[Opening Supplied entries section]

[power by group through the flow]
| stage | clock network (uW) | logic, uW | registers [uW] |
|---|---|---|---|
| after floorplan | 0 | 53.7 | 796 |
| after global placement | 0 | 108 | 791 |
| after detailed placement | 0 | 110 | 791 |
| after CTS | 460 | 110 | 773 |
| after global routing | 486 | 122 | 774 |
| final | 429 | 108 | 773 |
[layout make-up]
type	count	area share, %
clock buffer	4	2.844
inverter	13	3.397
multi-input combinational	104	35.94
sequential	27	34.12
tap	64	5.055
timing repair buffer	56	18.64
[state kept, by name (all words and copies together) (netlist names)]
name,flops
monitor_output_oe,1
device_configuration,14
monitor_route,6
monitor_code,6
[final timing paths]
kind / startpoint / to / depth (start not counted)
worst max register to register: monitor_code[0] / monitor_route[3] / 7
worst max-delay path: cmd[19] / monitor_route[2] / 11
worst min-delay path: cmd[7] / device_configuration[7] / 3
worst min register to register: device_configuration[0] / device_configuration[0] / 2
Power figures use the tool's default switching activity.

[Closing Supplied entries section]

Work request:
Pull out all lines from the entries above that include the word "timing".

Solution to this task:
timing repair buffer	56	18.64
[final timing paths]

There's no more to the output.